Three days ago the government announced the abrupt end of the current subsidy scheme for large scale solar PV farms. From early 2015, no PV installation above 5 MW will be entitled to payments under the Renewable Obligation (RO). The industry was understandably upset but assumed that the next scheme (called Contracts for Difference) would replace the RO. This seems to be very much the wrong impression. Another DECC document, put out on the same day as the subsidy withdrawal, makes clear that under the new scheme, starting in late 2014, solar will have to fight onshore wind and other cheaper technologies for budget. A limited pot will be made available in October for all mature technologies such as wind, energy from waste, PV and sewage gas. These are all grouped together in Group 1 and a solar development will only win funds if it bids for a lower subsidy than these alternatives.
I contacted DECC this morning and it confirmed this. 'Technologies in group 1 will have to compete with each other. This will require projects in those technologies (to) submit bids, which will be assessed on the basis of price'.

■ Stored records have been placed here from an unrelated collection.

## src/hdl/icp_pkg.sv

```systemverilog
package icp_pkg;
	// ***************************************
	// Register offsets (byte addresses)
	// ***************************************
	localparam logic [7:0] OFF_SETPT = 8'h00;
	localparam logic [7:0] OFF_TMF = 8'h04;
	localparam logic [7:0] OFF_PULSE = 8'h08;
	localparam logic [7:0] OFF_SCI_ID = 8'h0C;
	localparam logic [7:0] OFF_ENG_ID = 8'h10;
	localparam logic [7:0] OFF_QLK = 8'h14;
	localparam logic [7:0] OFF_MODE = 8'h18;
	localparam logic [7:0] OFF_SAFE = 8'h1C;
	localparam logic [7:0] OFF_MASK3 = 8'h20;
	localparam logic [7:0] OFF_MASK2 = 8'h24;
	localparam logic [7:0] OFF_MASK1 = 8'h28;
	localparam logic [7:0] OFF_MASK1W = 8'h2C;
	localparam logic [7:0] OFF_LAMP = 8'h30;
	localparam logic [7:0] OFF_LEVEL = 8'h34;
	localparam logic [7:0] OFF_ARM = 8'h38;
	localparam logic [7:0] OFF_HTR = 8'h3C;
	localparam logic [7:0] OFF_FS_PWR = 8'h40;
	localparam logic [7:0] OFF_ECAL = 8'h44;
	localparam logic [7:0] OFF_PWR = 8'h48;
	localparam logic [7:0] OFF_STEP = 8'h4C;
	localparam logic [7:0] OFF_BURST = 8'h50;
	localparam logic [7:0] OFF_HALT = 8'h54;
	localparam logic [7:0] OFF_STATUS = 8'h58;
	localparam logic [7:0] OFF_COUNT = 8'h5C;
	localparam logic [7:0] OFF_DELAY0 = 8'h60;
	localparam logic [7:0] OFF_DELAY4 = 8'h70;
	// ***************************************
	// Ranges, encodings and reset values
	// ***************************************
	localparam logic [11:0] SETPT_MIN = 12'h062;
	localparam logic [11:0] SETPT_MAX = 12'hF44;
	localparam logic [11:0] SETPT_RST = 12'h093;
	localparam logic [6:0] PKT_ID_MIN = 7'h40;
	localparam logic [6:0] PKT_ID_RST = 7'h40;
	localparam logic [5:0] DELAY_MAX = 6'h32;
	localparam logic [2:0] MODE_SURVIVAL = 3'h1;
	localparam logic [2:0] MODE_STANDBY = 3'h3;
	localparam logic [2:0] MODE_SCIENCE = 3'h5;
	localparam logic [3:0] MASK3_RST = 4'hE;
	localparam logic [3:0] MASK2_RST = 4'h6;
	localparam logic [3:0] MASK1_RST = 4'h8;
	localparam logic [1:0] MASK1W_RST = 2'h2;
	localparam logic [2:0] LAMP_OFF = 3'h0;
	localparam logic [2:0] LAMP_30W = 3'h4;
	localparam logic [2:0] PWR_BOTH_LIMIT = 3'h3;
	localparam logic [1:0] HTR_FAILSAFE = 2'h3;
	localparam logic [1:0] RESP_OKAY = 2'h0;
	localparam logic [1:0] RESP_SLVERR = 2'h2;
	localparam logic [1:0] RESP_DECERR = 2'h3;
	// ***************************************
	// Field positions
	// ***************************************
	localparam int PWR_IDX_LSB = 4;
	localparam int HTR_VAL_BIT = 4;
	localparam int STEP_DIR_BIT = 16;
	localparam int BURST_STEP_LSB = 10;
	localparam int BURST_DIR_BIT = 17;
	localparam int BURST_SCAN_LSB = 18;
	// ***************************************
	// Timing
	// ***************************************
	localparam longint CLK_HZ = 100_000_000;
	localparam longint ARM_S = 10;
	localparam longint HTR_DECIMIN = 116;
	localparam longint FS_WIN_MIN = 10;
	localparam longint LAMP_WAIT_S = 3;
	localparam longint ARM_CYC = ARM_S * CLK_HZ;
	localparam longint HTR_CYC = HTR_DECIMIN * 6 * CLK_HZ;
	localparam longint FS_CYC = FS_WIN_MIN * 60 * CLK_HZ;
	localparam longint LAMP_CYC = LAMP_WAIT_S * CLK_HZ;
	localparam int CNT_W = 40;
	// Calibrator lamp configuration
	typedef struct packed {
		logic shdn_dis;
		logic fb_rad;
		logic [2:0] power;
	} icp_lamp_cfg_s;
	localparam icp_lamp_cfg_s LAMP_RST = '{shdn_dis: 1'b1, fb_rad: 1'b1, power: 3'h0};
endpackage

```

## src/hdl/icp_cmd_unit.sv

```systemverilog
module icp_cmd_unit import icp_pkg::*; #(
	parameter longint ARM_CYCLES = ARM_CYC,
	parameter longint HTR_CYCLES = HTR_CYC,
	parameter longint FS_CYCLES = FS_CYC,
	parameter longint LAMP_CYCLES = LAMP_CYC
) (
	// Clock and reset
	input wire logic REF_CLK,
	input wire logic RST_B,
	// AXI4-Lite slave
	input wire logic [7:0] S_AXI_AWADDR,
	input wire logic [2:0] S_AXI_AWPROT,
	input wire logic S_AXI_AWVALID,
	output logic S_AXI_AWREADY,
	input wire logic [31:0] S_AXI_WDATA,
	input wire logic [3:0] S_AXI_WSTRB,
	input wire logic S_AXI_WVALID,
	output logic S_AXI_WREADY,
	output logic [1:0] S_AXI_BRESP,
	output logic S_AXI_BVALID,
	input wire logic S_AXI_BREADY,
	input wire logic [7:0] S_AXI_ARADDR,
	input wire logic [2:0] S_AXI_ARPROT,
	input wire logic S_AXI_ARVALID,
	output logic S_AXI_ARREADY,
	output logic [31:0] S_AXI_RDATA,
	output logic [1:0] S_AXI_RRESP,
	output logic S_AXI_RVALID,
	input wire logic S_AXI_RREADY,
	// Scan pulse pin
	input wire logic SCAN_TICK,
	// Subsystem power and pulses
	output logic [7:0] PWR_A_ON,
	output logic [7:0] PWR_B_ON,
	output logic [3:0] RESET_LINES,
	output logic FMT_IRQ,
	// Held parameters
	output logic [11:0] BB_SETPOINT,
	output logic TMF_BUS_B,
	output logic [6:0] SCI_PACKET_ID,
	output logic [6:0] ENG_PACKET_ID,
	output logic [1:0] QUICKLOOK,
	output logic [29:0] SECTOR_DELAY,
	output logic [2:0] OPER_MODE,
	output logic SAFE_ENABLE,
	output logic [3:0] ECAL_ENABLE,
	// Calibrator lamps
	output logic [3:0] THREE_LAMP_MASK,
	output logic [3:0] TWO_LAMP_MASK,
	output logic [3:0] ONE_LAMP_MASK,
	output logic [1:0] ONE_WATT_LAMP_MASK,
	output icp_lamp_cfg_s LAMP_CFG,
	output logic LAMP_LEVEL,
	// Heaters and motor
	output logic [3:0] HEATER_ON,
	output logic [31:0] GRATING_STEP_COUNT
);
	// ***************************************
	// Types and helpers
	// ***************************************
	typedef enum logic [1:0] {B_IDLE, B_STEP, B_PAUSE} icp_burst_e;
	typedef enum logic {L_IDLE, L_WAIT} icp_lamp_e;

	// Number of ones in a nibble
	function automatic logic [2:0] ones(input logic [31:0] v);
		ones = {2'b00, v[0]} + {2'b00, v[1]} + {2'b00, v[2]} + {2'b00, v[3]};
	endfunction

	// ***************************************
	// Bus slave state
	// ***************************************
	logic [7:0] awaddr_q; // Held write address
	logic [31:0] wdata_q; // Strobe-masked data
	logic aw_have_q, w_have_q;
	logic wr_fire, wr_ok, wr_map, wr_en;
	logic [31:0] rd_data;
	logic rd_map;
	// Block state
	logic arm_q, fs_pwr_q, fs_win_q;
	logic [CNT_W-1:0] arm_cnt_q, fs_cnt_q, lamp_cnt_q;
	logic [CNT_W-1:0] htr_cnt_q [4];
	icp_burst_e b_state_q;
	icp_lamp_e l_state_q;
	icp_lamp_cfg_s pend_q; // Setting held during lamp wait
	logic [9:0] bursts_q, scans_q, scans_left_q;
	logic [6:0] steps_q, steps_left_q;
	logic b_dir_q;
	logic [5:0] delay_q [5];
	logic s1_q, s2_q, s3_q, scan_lvl_q, scan_prev_q;
	logic scan_edge;
	logic [31:0] step_delta; // Signed delta of a relative step

	assign wr_fire = aw_have_q & w_have_q & ~S_AXI_BVALID;
	assign wr_en = wr_fire & wr_ok;
	assign step_delta = wdata_q[STEP_DIR_BIT] ? -{16'h0000, wdata_q[15:0]}
		: {16'h0000, wdata_q[15:0]};

	// Accepted write to one offset
	function automatic logic wr_at(input logic [7:0] off);
		wr_at = wr_en && (awaddr_q == off);
	endfunction

	// Write channel capture and response
	always_ff @(posedge REF_CLK) begin
		if (!RST_B) begin
			aw_have_q <= 1'b0;
			w_have_q <= 1'b0;
			awaddr_q <= 8'h00;
			wdata_q <= 32'h0000_0000;
			S_AXI_AWREADY <= 1'b1;
			S_AXI_WREADY <= 1'b1;
			S_AXI_BVALID <= 1'b0;
			S_AXI_BRESP <= RESP_OKAY;
		end else begin
			if (S_AXI_AWVALID && S_AXI_AWREADY) begin
				awaddr_q <= S_AXI_AWADDR;
				aw_have_q <= 1'b1;
				S_AXI_AWREADY <= 1'b0;
			end
			if (S_AXI_WVALID && S_AXI_WREADY) begin
				for (int i = 0; i < 4; i++) begin
					wdata_q[8*i +: 8] <= S_AXI_WSTRB[i] ? S_AXI_WDATA[8*i +: 8] : 8'h00;
				end
				w_have_q <= 1'b1;
				S_AXI_WREADY <= 1'b0;
			end
			// Both halves present: answer
			if (wr_fire) begin
				aw_have_q <= 1'b0;
				w_have_q <= 1'b0;
				S_AXI_BVALID <= 1'b1;
				S_AXI_BRESP <= !wr_map ? RESP_DECERR : (wr_ok ? RESP_OKAY : RESP_SLVERR);
			end
			// Response taken: reopen both channels
			if (S_AXI_BVALID && S_AXI_BREADY) begin
				S_AXI_BVALID <= 1'b0;
				S_AXI_AWREADY <= 1'b1;
				S_AXI_WREADY <= 1'b1;
			end
		end
	end

	// Decode and range check of a write
	always_comb begin
		wr_map = 1'b1;
		wr_ok = 1'b0;
		case (awaddr_q)
			OFF_SETPT: wr_ok = wdata_q >= 32'(SETPT_MIN) && wdata_q <= 32'(SETPT_MAX);
			OFF_TMF, OFF_SAFE, OFF_LEVEL, OFF_FS_PWR: wr_ok = wdata_q <= 32'h0000_0001;
			OFF_PULSE: wr_ok = wdata_q <= 32'h0000_001F;
			OFF_SCI_ID, OFF_ENG_ID: wr_ok = wdata_q >= 32'(PKT_ID_MIN)
				&& wdata_q <= 32'h0000_007F;
			OFF_QLK: wr_ok = wdata_q <= 32'h0000_0003;
			OFF_MODE: wr_ok = wdata_q >= 32'(MODE_SURVIVAL) && wdata_q <= 32'(MODE_SCIENCE);
			OFF_MASK3: wr_ok = wdata_q <= 32'h0000_000F && ones(wdata_q) == 3'h3;
			OFF_MASK2: wr_ok = wdata_q <= 32'h0000_000F && ones(wdata_q) == 3'h2;
			OFF_MASK1: wr_ok = wdata_q <= 32'h0000_000F && ones(wdata_q) == 3'h1;
			OFF_MASK1W: wr_ok = wdata_q == 32'h0000_0001 || wdata_q == 32'h0000_0002;
			OFF_LAMP: wr_ok = l_state_q == L_IDLE && wdata_q[31:6] == '0
				&& wdata_q[3] == 1'b0 && wdata_q[2:0] <= LAMP_30W;
			OFF_ARM: wr_ok = wdata_q == 32'h0000_0001;
			// Door heaters need the arm, the failsafe one its window
			OFF_HTR: wr_ok = wdata_q[31:5] == '0 && wdata_q[3:2] == 2'b00
				&& (wdata_q[1:0] == HTR_FAILSAFE ? fs_win_q : arm_q);
			OFF_ECAL: wr_ok = wdata_q <= 32'h0000_000F;
			OFF_PWR: wr_ok = wdata_q[31:7] == '0 && wdata_q[3:2] == 2'b00
				&& (wdata_q[1:0] != 2'h3 || wdata_q[6:4] < PWR_BOTH_LIMIT);
			OFF_STEP: wr_ok = b_state_q == B_IDLE && wdata_q[31:17] == '0;
			OFF_BURST: wr_ok = wdata_q[31:28] == '0 && wdata_q[9:0] != '0
				&& wdata_q[16:10] != '0;
			OFF_HALT: wr_ok = 1'b1;
			OFF_STATUS, OFF_COUNT: wr_ok = 1'b0;
			default: begin
				wr_map = awaddr_q >= OFF_DELAY0 && awaddr_q <= OFF_DELAY4 && awaddr_q[1:0] == 2'b00;
				wr_ok = wr_map && wdata_q <= 32'(DELAY_MAX);
			end
		endcase
	end

	// Read data mux, straight from the request address
	always_comb begin
		rd_map = 1'b1;
		rd_data = 32'h0000_0000;
		case (S_AXI_ARADDR)
			OFF_SETPT: rd_data = 32'(BB_SETPOINT);
			OFF_TMF: rd_data = 32'(TMF_BUS_B);
			OFF_PULSE, OFF_ARM, OFF_HALT: rd_data = 32'h0000_0000;
			OFF_SCI_ID: rd_data = 32'(SCI_PACKET_ID);
			OFF_ENG_ID: rd_data = 32'(ENG_PACKET_ID);
			OFF_QLK: rd_data = 32'(QUICKLOOK);
			OFF_MODE: rd_data = 32'(OPER_MODE);
			OFF_SAFE: rd_data = 32'(SAFE_ENABLE);
			OFF_MASK3: rd_data = 32'(THREE_LAMP_MASK);
			OFF_MASK2: rd_data = 32'(TWO_LAMP_MASK);
			OFF_MASK1: rd_data = 32'(ONE_LAMP_MASK);
			OFF_MASK1W: rd_data = 32'(ONE_WATT_LAMP_MASK);
			OFF_LAMP: rd_data = {26'h0, LAMP_CFG.shdn_dis, LAMP_CFG.fb_rad, 1'b0, LAMP_CFG.power};
			OFF_LEVEL: rd_data = 32'(LAMP_LEVEL);
			OFF_HTR: rd_data = 32'(HEATER_ON);
			OFF_FS_PWR: rd_data = 32'(fs_pwr_q);
			OFF_ECAL: rd_data = 32'(ECAL_ENABLE);
			OFF_PWR: rd_data = {16'h0000, PWR_B_ON, PWR_A_ON};
			OFF_STATUS: rd_data = {26'h0, b_state_q != B_IDLE, l_state_q == L_WAIT,
				fs_win_q, arm_q, 2'b00};
			OFF_COUNT: rd_data = GRATING_STEP_COUNT;
			default: begin
				rd_map = S_AXI_ARADDR >= OFF_DELAY0 && S_AXI_ARADDR <= OFF_DELAY4
					&& S_AXI_ARADDR[1:0] == 2'b00;
				rd_data = rd_map ? 32'(delay_q[S_AXI_ARADDR[4:2]]) : 32'h0000_0000;
			end
		endcase
	end

	// Read channel
	always_ff @(posedge REF_CLK) begin
		if (!RST_B) begin
			S_AXI_ARREADY <= 1'b1;
			S_AXI_RVALID <= 1'b0;
			S_AXI_RDATA <= 32'h0000_0000;
			S_AXI_RRESP <= RESP_OKAY;
		end else if (S_AXI_ARVALID && S_AXI_ARREADY) begin
			S_AXI_ARREADY <= 1'b0;
			S_AXI_RVALID <= 1'b1;
			S_AXI_RDATA <= rd_data;
			S_AXI_RRESP <= rd_map ? RESP_OKAY : RESP_DECERR;
		end else if (S_AXI_RVALID && S_AXI_RREADY) begin
			S_AXI_RVALID <= 1'b0;
			S_AXI_ARREADY <= 1'b1;
		end
	end

	// ***************************************
	// Held parameters
	// ***************************************
	// Plain settings, kept when a write is refused
	always_ff @(posedge REF_CLK) begin
		if (!RST_B) begin
			BB_SETPOINT <= SETPT_RST;
			TMF_BUS_B <= 1'b0;
			SCI_PACKET_ID <= PKT_ID_RST;
			ENG_PACKET_ID <= PKT_ID_RST;
			QUICKLOOK <= 2'b00;
			OPER_MODE <= MODE_STANDBY;
			SAFE_ENABLE <= 1'b0;
			ECAL_ENABLE <= 4'h0;
			THREE_LAMP_MASK <= MASK3_RST;
			TWO_LAMP_MASK <= MASK2_RST;
			ONE_LAMP_MASK <= MASK1_RST;
			ONE_WATT_LAMP_MASK <= MASK1W_RST;
			LAMP_LEVEL <= 1'b1;
		end else begin
			if (wr_at(OFF_SETPT)) BB_SETPOINT <= wdata_q[11:0];
			if (wr_at(OFF_TMF)) TMF_BUS_B <= wdata_q[0];
			if (wr_at(OFF_SCI_ID)) SCI_PACKET_ID <= wdata_q[6:0];
			if (wr_at(OFF_ENG_ID)) ENG_PACKET_ID <= wdata_q[6:0];
			if (wr_at(OFF_QLK)) QUICKLOOK <= wdata_q[1:0];
			if (wr_at(OFF_MODE)) OPER_MODE <= wdata_q[2:0];
			if (wr_at(OFF_SAFE)) SAFE_ENABLE <= wdata_q[0];
			if (wr_at(OFF_ECAL)) ECAL_ENABLE <= wdata_q[3:0];
			if (wr_at(OFF_MASK3)) THREE_LAMP_MASK <= wdata_q[3:0];
			if (wr_at(OFF_MASK2)) TWO_LAMP_MASK <= wdata_q[3:0];
			if (wr_at(OFF_MASK1)) ONE_LAMP_MASK <= wdata_q[3:0];
			if (wr_at(OFF_MASK1W)) ONE_WATT_LAMP_MASK <= wdata_q[1:0];
			if (wr_at(OFF_LEVEL)) LAMP_LEVEL <= wdata_q[0];
		end
	end

	// Five sector delays, flattened onto the output
	always_ff @(posedge REF_CLK) begin
		for (int i = 0; i < 5; i++) begin
			if (!RST_B) begin
				delay_q[i] <= 6'h00;
				SECTOR_DELAY[6*i +: 6] <= 6'h00;
			end else if (wr_en && awaddr_q == OFF_DELAY0 + 8'(4 * i)) begin
				delay_q[i] <= wdata_q[5:0];
				SECTOR_DELAY[6*i +: 6] <= wdata_q[5:0];
			end
		end
	end

	// Redundant side power: each write sets both sides; both on allowed only at index 0 to 2
	always_ff @(posedge REF_CLK) begin
		if (!RST_B) begin
			PWR_A_ON <= 8'h00;
			PWR_B_ON <= 8'h00;
		end else if (wr_at(OFF_PWR)) begin
			PWR_A_ON[wdata_q[6:4]] <= wdata_q[0];
			PWR_B_ON[wdata_q[6:4]] <= wdata_q[1];
		end
	end

	// Single-cycle reset and interrupt test pulses, idle low
	always_ff @(posedge REF_CLK) begin
		if (!RST_B) begin
			RESET_LINES <= 4'h0;
			FMT_IRQ <= 1'b0;
		end else begin
			RESET_LINES <= wr_at(OFF_PULSE) ? wdata_q[3:0] : 4'h0;
			FMT_IRQ <= wr_at(OFF_PULSE) & wdata_q[4];
		end
	end

	// ***************************************
	// Paraffin heaters
	// ***************************************
	// Arm window counts down from receipt
	always_ff @(posedge REF_CLK) begin
		if (!RST_B) begin
			arm_q <= 1'b0;
			arm_cnt_q <= '0;
		end else if (wr_at(OFF_ARM)) begin
			arm_q <= 1'b1;
			arm_cnt_q <= CNT_W'(ARM_CYCLES - 1);
		end else if (arm_q) begin
			if (arm_cnt_q == '0) arm_q <= 1'b0;
			arm_cnt_q <= arm_cnt_q - 1'b1;
		end
	end

	// Failsafe circuit power opens the command window
	always_ff @(posedge REF_CLK) begin
		if (!RST_B) begin
			fs_pwr_q <= 1'b0;
			fs_win_q <= 1'b0;
			fs_cnt_q <= '0;
		end else if (wr_at(OFF_FS_PWR)) begin
			fs_pwr_q <= wdata_q[0];
			if (wdata_q[0] && !fs_pwr_q) begin
				fs_win_q <= 1'b1;
				fs_cnt_q <= CNT_W'(FS_CYCLES - 1);
			end else if (!wdata_q[0]) begin
				fs_win_q <= 1'b0;
			end
		end else if (fs_win_q) begin
			if (fs_cnt_q == '0) fs_win_q <= 1'b0;
			fs_cnt_q <= fs_cnt_q - 1'b1;
		end
	end

	// Value 0 turns on, 1 turns off; timer forces off
	always_ff @(posedge REF_CLK) begin
		for (int i = 0; i < 4; i++) begin
			if (!RST_B) begin
				HEATER_ON[i] <= 1'b0;
				htr_cnt_q[i] <= '0;
			end else if (wr_at(OFF_HTR) && wdata_q[1:0] == 2'(i)) begin
				HEATER_ON[i] <= ~wdata_q[HTR_VAL_BIT];
				htr_cnt_q[i] <= CNT_W'(HTR_CYCLES - 1);
			end else if (HEATER_ON[i]) begin
				if (htr_cnt_q[i] == '0) HEATER_ON[i] <= 1'b0;
				htr_cnt_q[i] <= htr_cnt_q[i] - 1'b1;
			end
		end
	end

	// ***************************************
	// Calibrator lamp change sequence
	// ***************************************
	always_ff @(posedge REF_CLK) begin
		if (!RST_B) begin
			l_state_q <= L_IDLE;
			LAMP_CFG <= LAMP_RST;
			pend_q <= LAMP_RST;
			lamp_cnt_q <= '0;
		end else begin
			case (l_state_q)
				// Lamps off first, then wait
				L_IDLE: if (wr_at(OFF_LAMP)) begin
					pend_q <= '{shdn_dis: wdata_q[5], fb_rad: wdata_q[4], power: wdata_q[2:0]};
					LAMP_CFG.power <= LAMP_OFF;
					lamp_cnt_q <= CNT_W'(LAMP_CYCLES - 1);
					l_state_q <= L_WAIT;
				end
				// Apply; stay dark if shutdown was just disabled
				L_WAIT: if (lamp_cnt_q == '0) begin
					LAMP_CFG.shdn_dis <= pend_q.shdn_dis;
					LAMP_CFG.fb_rad <= pend_q.fb_rad;
					LAMP_CFG.power <= (pend_q.shdn_dis && !LAMP_CFG.shdn_dis)
						? LAMP_OFF : pend_q.power;
					l_state_q <= L_IDLE;
				end else begin
					lamp_cnt_q <= lamp_cnt_q - 1'b1;
				end
				default: l_state_q <= L_IDLE;
			endcase
		end
	end

	// ***************************************
	// Grating motor
	// ***************************************
	// Scan pin: three flops, change taken when 2nd and 3rd agree
	always_ff @(posedge REF_CLK) begin
		if (!RST_B) begin
			{s1_q, s2_q, s3_q, scan_lvl_q, scan_prev_q} <= 5'h00;
		end else begin
			s1_q <= SCAN_TICK;
			s2_q <= s1_q;
			s3_q <= s2_q;
			if (s2_q == s3_q) scan_lvl_q <= s3_q;
			scan_prev_q <= scan_lvl_q;
		end
	end
	assign scan_edge = scan_lvl_q & ~scan_prev_q;

	// Burst sequencer: one step a cycle, pause in scans
	always_ff @(posedge REF_CLK) begin
		if (!RST_B) begin
			b_state_q <= B_IDLE;
			{bursts_q, scans_q, scans_left_q} <= '0;
			{steps_q, steps_left_q} <= '0;
			b_dir_q <= 1'b0;
		end else if (wr_at(OFF_HALT)) begin
			b_state_q <= B_IDLE;
		end else if (wr_at(OFF_BURST)) begin
			bursts_q <= wdata_q[9:0];
			steps_q <= wdata_q[16:10];
			steps_left_q <= wdata_q[16:10];
			b_dir_q <= wdata_q[BURST_DIR_BIT];
			scans_q <= wdata_q[27:18];
			b_state_q <= B_STEP;
		end else begin
			case (b_state_q)
				B_IDLE: b_state_q <= B_IDLE;
				B_STEP: begin
					steps_left_q <= steps_left_q - 1'b1;
					if (steps_left_q == 7'h01) begin
						bursts_q <= bursts_q - 1'b1;
						scans_left_q <= scans_q;
						b_state_q <= (bursts_q == 10'h001) ? B_IDLE : B_PAUSE;
					end
				end
				B_PAUSE: begin
					if (scans_left_q == 10'h000) begin
						steps_left_q <= steps_q;
						b_state_q <= B_STEP;
					end else if (scan_edge) begin
						scans_left_q <= scans_left_q - 1'b1;
					end
				end
				default: b_state_q <= B_IDLE;
			endcase
		end
	end

	// Absolute step count
	always_ff @(posedge REF_CLK) begin
		if (!RST_B) begin
			GRATING_STEP_COUNT <= 32'h0000_0000;
		end else if (wr_at(OFF_STEP)) begin
			GRATING_STEP_COUNT <= GRATING_STEP_COUNT + step_delta;
		end else if (b_state_q == B_STEP && !wr_at(OFF_HALT)) begin
			GRATING_STEP_COUNT <= b_dir_q ? GRATING_STEP_COUNT - 32'h0000_0001
				: GRATING_STEP_COUNT + 32'h0000_0001;
		end
	end
endmodule

```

In effect, this probably kills stand-alone solar PV in the UK. Although solar has rapidly come down in price, well-located wind farms are likely to be able to substantially underbid PV for the subsidy funds. Furthermore, the indications are that the pot available in late 2014 and beyond for these more mature technologies will be very small. (Partly because offshore wind, a less mature technology in Group 2, will need very much higher levels of subsidy). Solar PV will be entering a very crowded Dutch auction against better positioned competitors. Perhaps some new PV farms on the south coast will able to match other technologies but the odds of success are not great.
DECC acknowledges the precarious position of stand-alone solar. ‘Solar costs and support are currently higher than other (mature) technologies’ competing for money, it says. It seems happy to see farm-scale PV in the UK die. Its rationale is that solar is being rapidly rolled out elsewhere in the world. The UK can piggy-back on the cost reductions achieved in other countries which will ‘occur largely independently of what the UK does’.
Although DECC says that solar PV will be ‘first large-scale renewable technology to be able to deploy without financial support at some point in the mid-to-late 2020s’ it thinks that the UK should play no part in this global effort. Instead, DECC suggests, the country should play a more aggressive role in developing PV built into roofs and other surfaces, even though these are always likely to be more costly than field solar. (That is until Henry Snaith and his colleagues at Oxford PV start painting buildings).
It has to said that there is some logic in the new DECC stance, however destructive the policy is going to be. But most of us would prefer these policy decisions to be made more explicitly and more consideration given to the companies struggling to compete in what has been an extraordinary success story. The UK was going to be the largest PV market in Europe this year.